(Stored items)
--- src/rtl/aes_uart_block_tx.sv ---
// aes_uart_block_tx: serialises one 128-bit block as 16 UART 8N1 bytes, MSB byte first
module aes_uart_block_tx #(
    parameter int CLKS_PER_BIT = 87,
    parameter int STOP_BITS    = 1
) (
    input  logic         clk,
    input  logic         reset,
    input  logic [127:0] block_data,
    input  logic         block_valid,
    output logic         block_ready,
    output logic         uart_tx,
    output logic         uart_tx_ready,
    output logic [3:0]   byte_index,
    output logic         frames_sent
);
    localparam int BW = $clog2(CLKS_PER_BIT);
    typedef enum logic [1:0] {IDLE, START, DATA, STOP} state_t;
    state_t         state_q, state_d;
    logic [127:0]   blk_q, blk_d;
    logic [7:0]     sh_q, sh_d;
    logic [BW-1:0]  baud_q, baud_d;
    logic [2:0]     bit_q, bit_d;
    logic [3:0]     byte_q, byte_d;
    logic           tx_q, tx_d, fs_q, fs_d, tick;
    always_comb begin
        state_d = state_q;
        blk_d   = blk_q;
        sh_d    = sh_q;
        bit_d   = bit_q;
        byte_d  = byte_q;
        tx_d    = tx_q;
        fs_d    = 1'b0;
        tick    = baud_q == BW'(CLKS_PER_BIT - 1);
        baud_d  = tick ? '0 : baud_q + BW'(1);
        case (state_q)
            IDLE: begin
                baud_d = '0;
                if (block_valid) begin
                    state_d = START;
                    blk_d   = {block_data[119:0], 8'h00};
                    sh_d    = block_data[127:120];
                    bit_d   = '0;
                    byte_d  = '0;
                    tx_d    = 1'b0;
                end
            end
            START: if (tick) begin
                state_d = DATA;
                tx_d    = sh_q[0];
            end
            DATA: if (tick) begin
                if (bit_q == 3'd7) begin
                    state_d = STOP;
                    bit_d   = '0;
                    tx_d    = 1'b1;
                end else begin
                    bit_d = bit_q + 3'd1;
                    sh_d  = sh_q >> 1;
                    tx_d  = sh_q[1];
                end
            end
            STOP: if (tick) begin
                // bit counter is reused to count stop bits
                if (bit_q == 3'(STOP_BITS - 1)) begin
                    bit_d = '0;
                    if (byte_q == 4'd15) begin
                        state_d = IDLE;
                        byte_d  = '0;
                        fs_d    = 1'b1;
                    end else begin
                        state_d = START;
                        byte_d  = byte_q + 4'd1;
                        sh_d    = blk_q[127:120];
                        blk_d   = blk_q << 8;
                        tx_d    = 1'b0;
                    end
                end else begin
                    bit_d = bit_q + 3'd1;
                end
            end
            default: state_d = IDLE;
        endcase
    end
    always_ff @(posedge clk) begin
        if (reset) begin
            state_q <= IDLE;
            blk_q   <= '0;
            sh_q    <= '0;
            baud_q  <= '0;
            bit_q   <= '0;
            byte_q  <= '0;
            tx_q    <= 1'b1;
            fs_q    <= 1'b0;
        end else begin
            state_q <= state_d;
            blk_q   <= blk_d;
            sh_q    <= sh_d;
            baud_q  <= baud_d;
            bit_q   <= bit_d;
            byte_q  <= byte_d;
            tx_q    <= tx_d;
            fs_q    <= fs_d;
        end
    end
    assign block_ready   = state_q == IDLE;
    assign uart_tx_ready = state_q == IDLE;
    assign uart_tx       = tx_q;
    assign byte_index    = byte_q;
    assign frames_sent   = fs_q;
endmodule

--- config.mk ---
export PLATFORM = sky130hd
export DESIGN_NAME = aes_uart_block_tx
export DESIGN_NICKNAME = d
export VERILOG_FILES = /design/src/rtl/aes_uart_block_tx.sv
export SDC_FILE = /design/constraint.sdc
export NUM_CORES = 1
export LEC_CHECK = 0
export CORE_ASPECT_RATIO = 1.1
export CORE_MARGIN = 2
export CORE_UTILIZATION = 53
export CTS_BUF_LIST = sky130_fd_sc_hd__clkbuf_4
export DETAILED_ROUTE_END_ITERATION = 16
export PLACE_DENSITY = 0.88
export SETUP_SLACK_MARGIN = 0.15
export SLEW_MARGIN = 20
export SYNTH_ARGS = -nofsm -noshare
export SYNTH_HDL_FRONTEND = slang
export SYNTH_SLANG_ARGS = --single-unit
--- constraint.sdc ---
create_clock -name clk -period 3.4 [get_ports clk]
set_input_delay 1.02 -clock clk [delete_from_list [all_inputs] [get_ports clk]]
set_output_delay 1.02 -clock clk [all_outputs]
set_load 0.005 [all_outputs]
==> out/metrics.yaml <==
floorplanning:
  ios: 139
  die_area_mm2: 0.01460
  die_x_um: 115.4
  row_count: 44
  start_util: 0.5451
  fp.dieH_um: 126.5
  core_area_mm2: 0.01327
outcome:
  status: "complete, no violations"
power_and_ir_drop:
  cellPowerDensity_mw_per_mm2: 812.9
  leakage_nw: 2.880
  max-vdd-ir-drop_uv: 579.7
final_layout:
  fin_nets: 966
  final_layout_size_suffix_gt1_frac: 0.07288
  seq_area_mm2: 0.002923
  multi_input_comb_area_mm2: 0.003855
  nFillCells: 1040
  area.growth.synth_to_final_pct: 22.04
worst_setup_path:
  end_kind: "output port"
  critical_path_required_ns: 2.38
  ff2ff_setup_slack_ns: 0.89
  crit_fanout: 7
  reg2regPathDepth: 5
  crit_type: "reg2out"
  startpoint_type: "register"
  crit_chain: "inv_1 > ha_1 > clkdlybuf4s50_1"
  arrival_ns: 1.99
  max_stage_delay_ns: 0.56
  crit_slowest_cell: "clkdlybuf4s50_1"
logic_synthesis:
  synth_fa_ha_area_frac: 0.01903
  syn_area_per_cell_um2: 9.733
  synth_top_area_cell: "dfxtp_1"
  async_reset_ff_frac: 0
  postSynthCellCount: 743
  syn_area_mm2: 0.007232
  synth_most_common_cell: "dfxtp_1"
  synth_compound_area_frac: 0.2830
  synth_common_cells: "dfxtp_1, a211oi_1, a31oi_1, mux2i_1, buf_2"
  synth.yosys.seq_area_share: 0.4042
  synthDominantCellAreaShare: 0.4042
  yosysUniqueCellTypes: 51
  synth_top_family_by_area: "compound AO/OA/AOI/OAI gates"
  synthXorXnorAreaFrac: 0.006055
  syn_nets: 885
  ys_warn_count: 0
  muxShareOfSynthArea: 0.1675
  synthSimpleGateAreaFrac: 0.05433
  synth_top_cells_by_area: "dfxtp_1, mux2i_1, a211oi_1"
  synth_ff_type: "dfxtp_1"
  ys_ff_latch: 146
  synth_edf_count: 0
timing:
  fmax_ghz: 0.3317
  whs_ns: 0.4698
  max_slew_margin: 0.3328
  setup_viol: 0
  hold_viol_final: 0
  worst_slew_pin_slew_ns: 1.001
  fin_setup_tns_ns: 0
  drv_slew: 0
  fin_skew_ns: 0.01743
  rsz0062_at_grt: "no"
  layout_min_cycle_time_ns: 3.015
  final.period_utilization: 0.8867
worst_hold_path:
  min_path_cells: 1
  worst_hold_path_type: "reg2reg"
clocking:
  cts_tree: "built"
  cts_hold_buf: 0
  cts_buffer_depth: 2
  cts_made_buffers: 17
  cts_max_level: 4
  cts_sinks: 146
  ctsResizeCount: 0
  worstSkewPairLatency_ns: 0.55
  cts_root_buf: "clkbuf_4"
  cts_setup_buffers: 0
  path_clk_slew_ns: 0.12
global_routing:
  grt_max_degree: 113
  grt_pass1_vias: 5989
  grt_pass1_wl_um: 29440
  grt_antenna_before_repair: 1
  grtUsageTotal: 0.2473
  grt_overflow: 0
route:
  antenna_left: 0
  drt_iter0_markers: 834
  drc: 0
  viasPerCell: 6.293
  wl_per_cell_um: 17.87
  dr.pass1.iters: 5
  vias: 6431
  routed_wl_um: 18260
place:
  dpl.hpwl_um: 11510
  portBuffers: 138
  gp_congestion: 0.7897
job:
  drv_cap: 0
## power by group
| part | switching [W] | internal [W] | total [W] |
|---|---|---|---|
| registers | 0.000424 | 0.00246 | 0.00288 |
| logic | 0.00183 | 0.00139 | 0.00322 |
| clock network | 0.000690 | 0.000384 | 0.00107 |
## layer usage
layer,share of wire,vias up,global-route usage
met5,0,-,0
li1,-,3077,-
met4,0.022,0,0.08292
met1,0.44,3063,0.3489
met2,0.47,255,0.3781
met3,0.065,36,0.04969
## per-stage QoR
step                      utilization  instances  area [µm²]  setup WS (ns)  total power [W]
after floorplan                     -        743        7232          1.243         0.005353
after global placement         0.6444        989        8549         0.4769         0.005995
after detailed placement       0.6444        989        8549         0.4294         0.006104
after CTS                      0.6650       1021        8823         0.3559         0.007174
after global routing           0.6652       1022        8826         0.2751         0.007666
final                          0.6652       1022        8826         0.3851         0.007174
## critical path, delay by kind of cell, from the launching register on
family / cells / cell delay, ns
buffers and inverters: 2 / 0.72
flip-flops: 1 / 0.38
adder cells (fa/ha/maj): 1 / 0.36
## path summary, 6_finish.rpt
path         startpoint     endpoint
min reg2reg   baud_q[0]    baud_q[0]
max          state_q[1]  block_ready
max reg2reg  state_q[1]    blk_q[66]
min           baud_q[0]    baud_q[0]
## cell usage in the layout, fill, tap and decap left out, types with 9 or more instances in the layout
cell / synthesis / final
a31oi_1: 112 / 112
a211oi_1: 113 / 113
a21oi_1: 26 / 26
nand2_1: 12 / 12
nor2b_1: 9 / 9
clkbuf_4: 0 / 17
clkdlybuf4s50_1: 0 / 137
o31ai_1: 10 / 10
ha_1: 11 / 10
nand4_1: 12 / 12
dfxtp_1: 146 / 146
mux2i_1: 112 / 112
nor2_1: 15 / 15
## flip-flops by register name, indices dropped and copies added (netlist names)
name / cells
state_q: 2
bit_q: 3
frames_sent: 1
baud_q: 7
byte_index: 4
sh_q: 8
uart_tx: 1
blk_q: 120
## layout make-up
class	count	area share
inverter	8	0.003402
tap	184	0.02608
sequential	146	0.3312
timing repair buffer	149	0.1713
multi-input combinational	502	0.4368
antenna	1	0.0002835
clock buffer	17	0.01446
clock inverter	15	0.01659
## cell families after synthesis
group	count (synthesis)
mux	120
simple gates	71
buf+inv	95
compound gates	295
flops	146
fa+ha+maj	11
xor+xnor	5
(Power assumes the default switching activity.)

...

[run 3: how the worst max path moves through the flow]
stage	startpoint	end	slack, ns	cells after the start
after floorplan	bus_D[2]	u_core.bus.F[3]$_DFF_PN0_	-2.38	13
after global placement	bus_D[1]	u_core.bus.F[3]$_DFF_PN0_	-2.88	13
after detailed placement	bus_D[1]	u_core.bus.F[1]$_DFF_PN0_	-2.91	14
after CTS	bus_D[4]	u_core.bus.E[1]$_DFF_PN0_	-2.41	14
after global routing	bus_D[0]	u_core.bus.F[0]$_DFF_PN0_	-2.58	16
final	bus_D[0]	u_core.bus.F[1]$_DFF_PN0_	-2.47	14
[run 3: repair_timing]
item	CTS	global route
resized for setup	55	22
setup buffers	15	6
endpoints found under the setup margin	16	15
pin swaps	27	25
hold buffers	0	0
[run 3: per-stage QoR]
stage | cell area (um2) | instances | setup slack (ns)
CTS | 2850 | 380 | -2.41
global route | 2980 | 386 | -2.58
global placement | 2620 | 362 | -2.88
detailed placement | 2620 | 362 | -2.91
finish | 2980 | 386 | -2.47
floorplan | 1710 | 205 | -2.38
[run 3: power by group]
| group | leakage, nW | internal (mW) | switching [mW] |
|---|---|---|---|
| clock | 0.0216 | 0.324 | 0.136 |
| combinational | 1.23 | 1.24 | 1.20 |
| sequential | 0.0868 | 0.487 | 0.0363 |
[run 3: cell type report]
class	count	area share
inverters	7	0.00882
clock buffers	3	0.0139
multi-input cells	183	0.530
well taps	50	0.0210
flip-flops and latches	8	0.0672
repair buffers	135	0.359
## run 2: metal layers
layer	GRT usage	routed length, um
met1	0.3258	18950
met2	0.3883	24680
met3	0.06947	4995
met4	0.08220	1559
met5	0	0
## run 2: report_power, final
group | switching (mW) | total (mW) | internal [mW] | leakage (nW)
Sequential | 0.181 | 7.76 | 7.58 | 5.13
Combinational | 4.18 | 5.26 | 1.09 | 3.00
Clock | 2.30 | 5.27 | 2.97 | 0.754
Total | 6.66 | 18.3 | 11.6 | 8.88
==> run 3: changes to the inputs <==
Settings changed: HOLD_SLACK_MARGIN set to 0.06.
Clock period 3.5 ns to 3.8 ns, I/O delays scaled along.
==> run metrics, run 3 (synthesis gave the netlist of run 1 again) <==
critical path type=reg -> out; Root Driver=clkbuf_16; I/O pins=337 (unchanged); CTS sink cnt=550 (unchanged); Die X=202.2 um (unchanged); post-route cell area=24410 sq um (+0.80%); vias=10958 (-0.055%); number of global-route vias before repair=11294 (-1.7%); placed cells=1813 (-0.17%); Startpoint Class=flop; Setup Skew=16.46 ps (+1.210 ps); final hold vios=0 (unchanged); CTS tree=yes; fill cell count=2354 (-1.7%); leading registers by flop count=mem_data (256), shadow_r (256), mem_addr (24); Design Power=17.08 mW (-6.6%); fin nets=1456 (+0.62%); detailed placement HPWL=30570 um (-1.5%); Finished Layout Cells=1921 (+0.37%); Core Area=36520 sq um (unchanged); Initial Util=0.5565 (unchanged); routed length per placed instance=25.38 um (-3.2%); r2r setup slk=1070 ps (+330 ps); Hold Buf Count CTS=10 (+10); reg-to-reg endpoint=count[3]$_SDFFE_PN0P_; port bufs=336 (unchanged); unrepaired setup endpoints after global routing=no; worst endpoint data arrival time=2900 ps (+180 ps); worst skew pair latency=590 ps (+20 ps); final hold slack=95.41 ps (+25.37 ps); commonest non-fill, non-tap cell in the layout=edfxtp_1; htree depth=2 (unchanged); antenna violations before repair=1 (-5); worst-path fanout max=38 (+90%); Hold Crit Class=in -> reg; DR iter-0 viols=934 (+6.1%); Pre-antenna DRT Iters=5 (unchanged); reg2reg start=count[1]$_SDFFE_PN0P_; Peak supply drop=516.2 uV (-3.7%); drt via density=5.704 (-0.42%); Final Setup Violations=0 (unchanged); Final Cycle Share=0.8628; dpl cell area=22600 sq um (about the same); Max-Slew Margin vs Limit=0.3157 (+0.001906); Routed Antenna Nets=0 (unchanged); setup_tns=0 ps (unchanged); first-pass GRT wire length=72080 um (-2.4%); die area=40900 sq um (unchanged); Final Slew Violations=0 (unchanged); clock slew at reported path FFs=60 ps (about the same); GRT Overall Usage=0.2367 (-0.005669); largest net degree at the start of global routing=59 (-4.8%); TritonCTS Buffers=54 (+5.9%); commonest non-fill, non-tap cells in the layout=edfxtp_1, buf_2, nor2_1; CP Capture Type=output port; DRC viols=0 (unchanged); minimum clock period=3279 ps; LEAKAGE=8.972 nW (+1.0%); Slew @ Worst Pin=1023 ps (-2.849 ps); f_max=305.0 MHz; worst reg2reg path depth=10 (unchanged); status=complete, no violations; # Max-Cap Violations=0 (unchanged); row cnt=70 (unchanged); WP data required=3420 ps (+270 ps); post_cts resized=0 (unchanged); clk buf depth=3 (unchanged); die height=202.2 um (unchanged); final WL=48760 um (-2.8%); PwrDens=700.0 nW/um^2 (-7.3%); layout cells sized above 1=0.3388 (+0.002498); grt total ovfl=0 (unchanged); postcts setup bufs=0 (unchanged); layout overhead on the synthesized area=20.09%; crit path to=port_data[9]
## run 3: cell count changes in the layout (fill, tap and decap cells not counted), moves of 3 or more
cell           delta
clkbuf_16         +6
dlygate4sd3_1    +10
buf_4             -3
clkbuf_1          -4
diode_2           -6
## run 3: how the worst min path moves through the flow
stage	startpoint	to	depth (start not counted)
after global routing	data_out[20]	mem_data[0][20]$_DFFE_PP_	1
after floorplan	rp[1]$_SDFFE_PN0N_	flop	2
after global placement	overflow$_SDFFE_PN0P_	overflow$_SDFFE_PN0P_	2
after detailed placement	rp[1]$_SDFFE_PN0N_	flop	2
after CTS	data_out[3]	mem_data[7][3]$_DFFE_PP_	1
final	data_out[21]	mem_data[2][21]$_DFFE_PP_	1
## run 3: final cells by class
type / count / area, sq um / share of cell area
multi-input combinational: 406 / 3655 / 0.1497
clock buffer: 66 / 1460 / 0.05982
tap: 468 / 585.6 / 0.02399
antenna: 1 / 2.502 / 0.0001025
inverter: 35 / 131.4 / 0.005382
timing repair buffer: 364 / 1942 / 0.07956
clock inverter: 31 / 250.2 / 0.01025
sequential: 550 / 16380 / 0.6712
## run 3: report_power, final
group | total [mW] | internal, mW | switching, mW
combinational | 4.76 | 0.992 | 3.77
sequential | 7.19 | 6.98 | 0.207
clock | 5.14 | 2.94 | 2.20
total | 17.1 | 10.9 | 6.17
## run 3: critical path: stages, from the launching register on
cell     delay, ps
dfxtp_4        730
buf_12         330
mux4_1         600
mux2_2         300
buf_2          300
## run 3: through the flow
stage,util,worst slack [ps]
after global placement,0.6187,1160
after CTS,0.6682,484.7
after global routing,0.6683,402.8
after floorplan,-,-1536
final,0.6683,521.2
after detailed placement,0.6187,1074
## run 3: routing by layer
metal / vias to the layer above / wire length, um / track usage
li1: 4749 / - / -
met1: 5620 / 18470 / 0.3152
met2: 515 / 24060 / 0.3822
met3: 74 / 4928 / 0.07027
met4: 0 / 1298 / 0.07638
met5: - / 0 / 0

• **INSTRUCTIONS TO FOLLOW**:
Above are the lines; repeat exactly the ones from the line containing "endpoints found under" down to the line containing "[run 3: power by group]", both inclusive.

• **SOLVED PROBLEM**:
endpoints found under the setup margin	16	15
pin swaps	27	25
hold buffers	0	0
[run 3: per-stage QoR]
stage | cell area (um2) | instances | setup slack (ns)
CTS | 2850 | 380 | -2.41
global route | 2980 | 386 | -2.58
global placement | 2620 | 362 | -2.88
detailed placement | 2620 | 362 | -2.91
finish | 2980 | 386 | -2.47
floorplan | 1710 | 205 | -2.38
[run 3: power by group]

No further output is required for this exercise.